==> src/rtl/wb_gpio_irq_ctrl.sv <==
// Wishbone GPIO controller: per-pin OUT/OEB, synced IN, edge IRQs.
// Optional input debounce filter enabled with `define GPIO_DEBOUNCE_EN.
module wb_gpio_irq_ctrl #(
  parameter logic [31:0] BASE_ADDR  = 32'h3000_0000,
  parameter int          NUM_IO     = 38,
  parameter int          NUM_IRQ    = 3,
  parameter int          DEBOUNCE_W = 4
) (
  input  logic               wb_clk_i,
  input  logic               wb_rst_ni,
  input  logic               wbs_cyc_i,
  input  logic               wbs_stb_i,
  input  logic               wbs_we_i,
  input  logic [3:0]         wbs_sel_i,
  input  logic [31:0]        wbs_adr_i,
  input  logic [31:0]        wbs_dat_i,
  output logic               wbs_ack_o,
  output logic [31:0]        wbs_dat_o,
  input  logic [NUM_IO-1:0]  io_in,
  output logic [NUM_IO-1:0]  io_out,
  output logic [NUM_IO-1:0]  io_oeb,
  output logic [NUM_IRQ-1:0] user_irq
);

  logic              ack_q, ack_d;
  logic [31:0]       dat_q, dat_d;
  logic [NUM_IO-1:0] out_q, out_d;
  logic [NUM_IO-1:0] oeb_q, oeb_d;
  logic [NUM_IO-1:0] in_q, in_d;
  logic [NUM_IO-1:0] ien_q, ien_d;
  logic [NUM_IO-1:0] istat_q, istat_d;
  logic [NUM_IO-1:0] iedge_q, iedge_d;
  logic [NUM_IO-1:0] sync1_q, sync2_q;
  logic [NUM_IRQ-1:0] irq_q, irq_d;
  logic [NUM_IO-1:0] filt;
  logic              unused_ok;

`ifdef GPIO_DEBOUNCE_EN
  logic [NUM_IO-1:0]     filt_q, filt_d;
  logic [DEBOUNCE_W-1:0] cnt_q [NUM_IO];
  logic [DEBOUNCE_W-1:0] cnt_d [NUM_IO];

  // Accept a new level only after it has been stable for 2**W cycles.
  always_comb begin
    filt_d = filt_q;
    for (int i = 0; i < NUM_IO; i++) begin
      cnt_d[i] = '0;
      if (sync2_q[i] != filt_q[i]) begin
        if (cnt_q[i] == '1) filt_d[i] = sync2_q[i];
        else cnt_d[i] = cnt_q[i] + DEBOUNCE_W'(1);
      end
    end
  end

  // Debounce state.
  always_ff @(posedge wb_clk_i or negedge wb_rst_ni) begin
    if (!wb_rst_ni) begin
      filt_q <= '0;
      for (int i = 0; i < NUM_IO; i++) cnt_q[i] <= '0;
    end else begin
      filt_q <= filt_d;
      for (int i = 0; i < NUM_IO; i++) cnt_q[i] <= cnt_d[i];
    end
  end

  assign filt      = filt_q;
  assign unused_ok = &{1'b0, wbs_adr_i[1:0]};
`else
  assign filt      = sync2_q;
  assign unused_ok = &{1'b0, wbs_adr_i[1:0], (DEBOUNCE_W > 0)};
`endif

  logic        req, hit, wr;
  logic [4:0]  reg_idx;
  logic [31:0] m32;
  logic [63:0] m64, wd64, rd64;
  logic [63:0] out64, oeb64, in64, ien64, ist64, iedge64;
  logic [NUM_IO-1:0] m, wd, set;

  // Bus decode, register writes, read mux and edge detection.
  always_comb begin
    req     = wbs_cyc_i & wbs_stb_i & ~ack_q;
    hit     = wbs_adr_i[31:8] == BASE_ADDR[31:8];
    wr      = req & wbs_we_i & hit;
    reg_idx = wbs_adr_i[7:3];
    m32     = {{8{wbs_sel_i[3]}}, {8{wbs_sel_i[2]}},
               {8{wbs_sel_i[1]}}, {8{wbs_sel_i[0]}}};
    m64     = wbs_adr_i[2] ? {m32, 32'h0} : {32'h0, m32};
    wd64    = {wbs_dat_i, wbs_dat_i};
    m       = m64[NUM_IO-1:0];
    wd      = wd64[NUM_IO-1:0] & m;

    out64   = '0; out64[NUM_IO-1:0]   = out_q;
    oeb64   = '0; oeb64[NUM_IO-1:0]   = oeb_q;
    in64    = '0; in64[NUM_IO-1:0]    = in_q;
    ien64   = '0; ien64[NUM_IO-1:0]   = ien_q;
    ist64   = '0; ist64[NUM_IO-1:0]   = istat_q;
    iedge64 = '0; iedge64[NUM_IO-1:0] = iedge_q;

    case (reg_idx)
      5'd0:    rd64 = out64;
      5'd1:    rd64 = oeb64;
      5'd2:    rd64 = in64;
      5'd3:    rd64 = ien64;
      5'd4:    rd64 = ist64;
      5'd5:    rd64 = iedge64;
      default: rd64 = '0;
    endcase

    ack_d = req;
    dat_d = '0;
    if (req && !wbs_we_i && hit)
      dat_d = wbs_adr_i[2] ? rd64[63:32] : rd64[31:0];

    out_d   = out_q;
    oeb_d   = oeb_q;
    ien_d   = ien_q;
    iedge_d = iedge_q;
    if (wr && reg_idx == 5'd0) out_d   = (out_q & ~m) | wd;
    if (wr && reg_idx == 5'd1) oeb_d   = (oeb_q & ~m) | wd;
    if (wr && reg_idx == 5'd3) ien_d   = (ien_q & ~m) | wd;
    if (wr && reg_idx == 5'd5) iedge_d = (iedge_q & ~m) | wd;

    in_d = filt;
    set  = (~iedge_q & filt & ~in_q) | (iedge_q & ~filt & in_q);
    istat_d = istat_q;
    if (wr && reg_idx == 5'd4) istat_d = istat_q & ~wd;
    istat_d = istat_d | set;

    irq_d = '0;
    for (int k = 0; k < NUM_IRQ; k++)
      for (int i = 0; i < NUM_IO; i++)
        if (i % NUM_IRQ == k)
          irq_d[k] = irq_d[k] | (istat_q[i] & ien_q[i]);
  end

  // All architectural state.
  always_ff @(posedge wb_clk_i or negedge wb_rst_ni) begin
    if (!wb_rst_ni) begin
      ack_q   <= 1'b0;
      dat_q   <= '0;
      out_q   <= '0;
      oeb_q   <= '1;
      in_q    <= '0;
      ien_q   <= '0;
      istat_q <= '0;
      iedge_q <= '0;
      sync1_q <= '0;
      sync2_q <= '0;
      irq_q   <= '0;
    end else begin
      ack_q   <= ack_d;
      dat_q   <= dat_d;
      out_q   <= out_d;
      oeb_q   <= oeb_d;
      in_q    <= in_d;
      ien_q   <= ien_d;
      istat_q <= istat_d;
      iedge_q <= iedge_d;
      sync1_q <= io_in;
      sync2_q <= sync1_q;
      irq_q   <= irq_d;
    end
  end

  assign wbs_ack_o = ack_q;
  assign wbs_dat_o = dat_q;
  assign io_out    = out_q;
  assign io_oeb    = oeb_q;
  assign user_irq  = irq_q;

endmodule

■ **Your task**: Report every line containing the string "parameter" in the material.

■ **Written answer**:
  parameter logic [31:0] BASE_ADDR  = 32'h3000_0000,
  parameter int          NUM_IO     = 38,
  parameter int          NUM_IRQ    = 3,
  parameter int          DEBOUNCE_W = 4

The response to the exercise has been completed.